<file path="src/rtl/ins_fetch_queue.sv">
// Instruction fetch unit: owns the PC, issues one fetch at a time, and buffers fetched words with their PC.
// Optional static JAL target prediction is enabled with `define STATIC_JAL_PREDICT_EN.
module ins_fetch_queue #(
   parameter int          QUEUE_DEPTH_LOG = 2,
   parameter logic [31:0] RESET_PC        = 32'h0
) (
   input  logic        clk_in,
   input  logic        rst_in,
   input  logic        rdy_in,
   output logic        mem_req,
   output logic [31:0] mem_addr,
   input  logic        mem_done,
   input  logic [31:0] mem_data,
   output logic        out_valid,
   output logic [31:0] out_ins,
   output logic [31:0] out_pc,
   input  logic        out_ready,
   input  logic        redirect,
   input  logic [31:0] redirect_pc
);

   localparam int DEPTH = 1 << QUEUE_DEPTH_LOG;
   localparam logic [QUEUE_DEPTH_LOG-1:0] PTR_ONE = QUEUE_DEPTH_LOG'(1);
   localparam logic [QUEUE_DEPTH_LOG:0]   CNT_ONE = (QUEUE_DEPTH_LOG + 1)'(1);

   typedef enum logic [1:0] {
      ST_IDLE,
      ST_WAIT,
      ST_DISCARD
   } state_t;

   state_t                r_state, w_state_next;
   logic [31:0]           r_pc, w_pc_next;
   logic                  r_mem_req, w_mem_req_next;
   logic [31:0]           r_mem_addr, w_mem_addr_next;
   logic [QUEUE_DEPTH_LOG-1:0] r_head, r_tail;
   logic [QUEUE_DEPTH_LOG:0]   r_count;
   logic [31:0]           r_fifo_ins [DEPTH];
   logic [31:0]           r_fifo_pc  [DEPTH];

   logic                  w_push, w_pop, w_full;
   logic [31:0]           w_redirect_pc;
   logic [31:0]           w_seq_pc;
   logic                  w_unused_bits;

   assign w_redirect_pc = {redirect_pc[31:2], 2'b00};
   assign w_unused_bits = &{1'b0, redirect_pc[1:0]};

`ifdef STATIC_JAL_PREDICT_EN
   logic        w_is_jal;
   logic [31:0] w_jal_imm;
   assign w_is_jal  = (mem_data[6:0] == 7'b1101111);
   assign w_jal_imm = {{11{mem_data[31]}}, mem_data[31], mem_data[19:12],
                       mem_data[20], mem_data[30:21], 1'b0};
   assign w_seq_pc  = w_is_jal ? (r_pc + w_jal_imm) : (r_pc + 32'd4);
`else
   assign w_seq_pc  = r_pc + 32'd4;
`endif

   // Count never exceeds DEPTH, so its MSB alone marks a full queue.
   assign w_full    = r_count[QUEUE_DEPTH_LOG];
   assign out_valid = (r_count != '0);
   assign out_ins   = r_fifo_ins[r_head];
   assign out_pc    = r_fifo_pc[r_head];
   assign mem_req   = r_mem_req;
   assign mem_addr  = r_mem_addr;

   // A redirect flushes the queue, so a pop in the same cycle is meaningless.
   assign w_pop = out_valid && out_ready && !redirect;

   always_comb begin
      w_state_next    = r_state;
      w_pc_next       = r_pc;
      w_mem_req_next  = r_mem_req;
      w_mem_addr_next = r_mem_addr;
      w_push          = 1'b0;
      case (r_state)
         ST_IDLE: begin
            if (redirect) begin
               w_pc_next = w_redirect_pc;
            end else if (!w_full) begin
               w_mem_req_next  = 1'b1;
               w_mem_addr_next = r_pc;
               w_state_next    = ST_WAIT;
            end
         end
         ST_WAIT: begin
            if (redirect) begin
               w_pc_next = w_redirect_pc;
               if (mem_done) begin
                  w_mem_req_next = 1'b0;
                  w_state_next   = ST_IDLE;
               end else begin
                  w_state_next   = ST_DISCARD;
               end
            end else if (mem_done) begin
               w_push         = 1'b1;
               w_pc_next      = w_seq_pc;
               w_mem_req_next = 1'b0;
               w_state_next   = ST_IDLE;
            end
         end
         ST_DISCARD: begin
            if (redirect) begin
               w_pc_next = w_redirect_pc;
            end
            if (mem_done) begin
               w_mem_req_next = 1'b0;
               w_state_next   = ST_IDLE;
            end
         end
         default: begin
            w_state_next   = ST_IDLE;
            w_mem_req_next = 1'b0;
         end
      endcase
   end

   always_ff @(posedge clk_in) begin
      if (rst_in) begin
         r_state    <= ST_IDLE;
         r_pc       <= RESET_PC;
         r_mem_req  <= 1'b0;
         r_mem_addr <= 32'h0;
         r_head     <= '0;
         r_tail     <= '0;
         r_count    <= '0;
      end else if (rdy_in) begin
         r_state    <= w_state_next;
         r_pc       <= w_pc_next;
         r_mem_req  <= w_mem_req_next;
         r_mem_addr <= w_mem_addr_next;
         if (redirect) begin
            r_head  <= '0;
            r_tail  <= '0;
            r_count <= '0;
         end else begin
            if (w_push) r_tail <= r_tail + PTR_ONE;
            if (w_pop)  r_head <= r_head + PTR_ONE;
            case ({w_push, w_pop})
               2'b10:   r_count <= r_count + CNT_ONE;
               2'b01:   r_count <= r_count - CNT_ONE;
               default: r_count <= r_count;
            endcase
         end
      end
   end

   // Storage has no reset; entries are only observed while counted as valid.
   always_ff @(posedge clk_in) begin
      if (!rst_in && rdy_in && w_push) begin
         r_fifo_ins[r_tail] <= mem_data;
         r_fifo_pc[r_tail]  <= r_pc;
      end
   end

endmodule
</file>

------------------------------

WORK REQUIRED: Show all lines from the entries that hold "localparam".

SOLUTION TO THIS TASK:
   localparam int DEPTH = 1 << QUEUE_DEPTH_LOG;
   localparam logic [QUEUE_DEPTH_LOG-1:0] PTR_ONE = QUEUE_DEPTH_LOG'(1);
   localparam logic [QUEUE_DEPTH_LOG:0]   CNT_ONE = (QUEUE_DEPTH_LOG + 1)'(1);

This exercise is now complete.